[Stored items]
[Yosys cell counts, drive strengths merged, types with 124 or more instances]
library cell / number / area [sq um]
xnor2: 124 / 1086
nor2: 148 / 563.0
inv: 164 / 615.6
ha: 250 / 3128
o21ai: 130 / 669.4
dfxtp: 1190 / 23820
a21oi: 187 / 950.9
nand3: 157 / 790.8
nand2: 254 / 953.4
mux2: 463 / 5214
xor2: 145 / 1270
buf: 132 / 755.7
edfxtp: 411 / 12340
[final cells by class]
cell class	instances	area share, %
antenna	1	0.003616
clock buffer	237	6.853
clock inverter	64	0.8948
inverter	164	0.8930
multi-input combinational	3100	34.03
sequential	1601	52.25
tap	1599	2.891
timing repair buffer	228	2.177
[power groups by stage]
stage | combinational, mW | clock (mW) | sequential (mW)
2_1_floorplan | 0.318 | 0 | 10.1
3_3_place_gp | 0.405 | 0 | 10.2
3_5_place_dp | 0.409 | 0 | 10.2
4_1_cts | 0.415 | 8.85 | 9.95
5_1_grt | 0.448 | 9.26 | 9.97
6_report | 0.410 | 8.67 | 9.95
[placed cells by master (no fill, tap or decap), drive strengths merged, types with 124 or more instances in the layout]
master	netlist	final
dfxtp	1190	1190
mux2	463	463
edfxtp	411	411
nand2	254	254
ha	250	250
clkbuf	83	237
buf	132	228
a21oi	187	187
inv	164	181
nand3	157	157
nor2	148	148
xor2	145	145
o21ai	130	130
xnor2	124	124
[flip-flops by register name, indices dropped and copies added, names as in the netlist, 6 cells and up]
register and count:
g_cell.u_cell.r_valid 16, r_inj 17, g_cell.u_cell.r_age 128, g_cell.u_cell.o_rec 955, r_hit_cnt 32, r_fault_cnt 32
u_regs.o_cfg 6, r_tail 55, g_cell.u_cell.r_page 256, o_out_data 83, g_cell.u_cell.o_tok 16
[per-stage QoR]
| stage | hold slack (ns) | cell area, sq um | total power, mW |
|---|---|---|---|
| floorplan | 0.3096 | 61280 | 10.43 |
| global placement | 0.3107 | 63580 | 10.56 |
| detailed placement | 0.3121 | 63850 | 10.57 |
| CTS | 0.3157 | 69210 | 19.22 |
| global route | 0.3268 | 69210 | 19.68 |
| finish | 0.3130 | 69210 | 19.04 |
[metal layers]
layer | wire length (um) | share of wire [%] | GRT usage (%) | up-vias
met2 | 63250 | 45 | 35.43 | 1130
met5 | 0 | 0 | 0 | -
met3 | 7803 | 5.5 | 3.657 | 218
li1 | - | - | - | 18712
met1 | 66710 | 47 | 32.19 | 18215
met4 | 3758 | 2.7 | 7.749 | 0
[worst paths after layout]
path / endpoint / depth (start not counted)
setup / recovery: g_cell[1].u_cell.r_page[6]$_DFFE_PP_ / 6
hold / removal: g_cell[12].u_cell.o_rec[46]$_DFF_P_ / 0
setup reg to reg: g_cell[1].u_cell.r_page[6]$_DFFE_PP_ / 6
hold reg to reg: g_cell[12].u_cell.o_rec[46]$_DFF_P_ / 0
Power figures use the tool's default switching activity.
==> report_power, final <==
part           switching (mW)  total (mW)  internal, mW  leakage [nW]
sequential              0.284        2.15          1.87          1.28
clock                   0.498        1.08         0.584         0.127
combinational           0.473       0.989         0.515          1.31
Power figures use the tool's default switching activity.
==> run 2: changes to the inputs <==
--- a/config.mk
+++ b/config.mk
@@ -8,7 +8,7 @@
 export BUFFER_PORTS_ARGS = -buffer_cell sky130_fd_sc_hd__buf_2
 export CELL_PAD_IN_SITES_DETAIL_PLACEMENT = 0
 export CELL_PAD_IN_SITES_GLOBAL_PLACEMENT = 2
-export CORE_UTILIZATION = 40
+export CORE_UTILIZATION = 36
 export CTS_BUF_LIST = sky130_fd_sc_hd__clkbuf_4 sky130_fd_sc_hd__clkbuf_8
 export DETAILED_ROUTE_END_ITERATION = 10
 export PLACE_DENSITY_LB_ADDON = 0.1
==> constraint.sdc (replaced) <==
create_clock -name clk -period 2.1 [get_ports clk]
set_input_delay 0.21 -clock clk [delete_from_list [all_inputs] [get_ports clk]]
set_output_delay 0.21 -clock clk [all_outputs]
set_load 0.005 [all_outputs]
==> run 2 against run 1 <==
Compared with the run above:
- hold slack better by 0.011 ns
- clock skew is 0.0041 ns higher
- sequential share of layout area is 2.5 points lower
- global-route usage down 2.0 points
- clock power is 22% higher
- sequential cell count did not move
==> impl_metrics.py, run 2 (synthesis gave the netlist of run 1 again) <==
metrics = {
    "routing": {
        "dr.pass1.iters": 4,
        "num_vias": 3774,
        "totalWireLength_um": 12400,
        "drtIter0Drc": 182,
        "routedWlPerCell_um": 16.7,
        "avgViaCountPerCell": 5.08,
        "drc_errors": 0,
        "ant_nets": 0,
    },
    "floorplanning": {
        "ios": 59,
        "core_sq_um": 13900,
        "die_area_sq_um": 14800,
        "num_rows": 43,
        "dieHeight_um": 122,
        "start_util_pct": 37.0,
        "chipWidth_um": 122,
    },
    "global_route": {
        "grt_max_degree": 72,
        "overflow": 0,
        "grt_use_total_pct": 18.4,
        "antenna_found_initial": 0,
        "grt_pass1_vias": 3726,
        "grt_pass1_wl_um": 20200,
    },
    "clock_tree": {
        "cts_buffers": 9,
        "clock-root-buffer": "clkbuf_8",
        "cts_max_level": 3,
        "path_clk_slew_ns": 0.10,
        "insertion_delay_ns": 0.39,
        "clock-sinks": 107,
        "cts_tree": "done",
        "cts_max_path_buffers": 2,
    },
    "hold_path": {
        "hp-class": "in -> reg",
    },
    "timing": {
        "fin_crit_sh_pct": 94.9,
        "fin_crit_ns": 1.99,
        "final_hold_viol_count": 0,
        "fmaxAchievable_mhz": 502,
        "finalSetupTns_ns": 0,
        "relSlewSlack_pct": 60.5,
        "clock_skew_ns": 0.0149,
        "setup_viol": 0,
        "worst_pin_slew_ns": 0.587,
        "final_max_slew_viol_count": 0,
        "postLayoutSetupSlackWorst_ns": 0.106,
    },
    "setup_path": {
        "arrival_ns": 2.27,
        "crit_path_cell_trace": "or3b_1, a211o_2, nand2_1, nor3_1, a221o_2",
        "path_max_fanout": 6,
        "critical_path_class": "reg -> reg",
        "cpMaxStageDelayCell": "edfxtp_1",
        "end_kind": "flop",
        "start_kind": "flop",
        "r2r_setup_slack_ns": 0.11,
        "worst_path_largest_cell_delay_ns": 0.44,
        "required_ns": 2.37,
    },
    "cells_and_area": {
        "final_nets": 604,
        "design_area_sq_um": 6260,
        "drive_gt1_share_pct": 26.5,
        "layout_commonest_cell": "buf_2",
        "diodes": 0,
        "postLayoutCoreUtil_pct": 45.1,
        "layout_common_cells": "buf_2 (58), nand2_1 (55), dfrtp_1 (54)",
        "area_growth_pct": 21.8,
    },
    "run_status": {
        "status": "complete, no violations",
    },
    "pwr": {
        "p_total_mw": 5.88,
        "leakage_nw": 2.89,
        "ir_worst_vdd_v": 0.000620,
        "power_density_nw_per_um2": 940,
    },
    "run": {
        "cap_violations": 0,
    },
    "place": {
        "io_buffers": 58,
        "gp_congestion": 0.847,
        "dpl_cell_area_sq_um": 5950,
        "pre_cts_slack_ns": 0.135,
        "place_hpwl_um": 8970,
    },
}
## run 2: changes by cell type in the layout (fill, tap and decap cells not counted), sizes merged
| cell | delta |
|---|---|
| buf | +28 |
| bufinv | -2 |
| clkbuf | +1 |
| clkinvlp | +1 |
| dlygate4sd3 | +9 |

### Problem
Copy exactly the line that contains "## run 2: changes" and every line after it, up to and including the last line of the records.

### Response to this task
## run 2: changes by cell type in the layout (fill, tap and decap cells not counted), sizes merged
| cell | delta |
|---|---|
| buf | +28 |
| bufinv | -2 |
| clkbuf | +1 |
| clkinvlp | +1 |
| dlygate4sd3 | +9 |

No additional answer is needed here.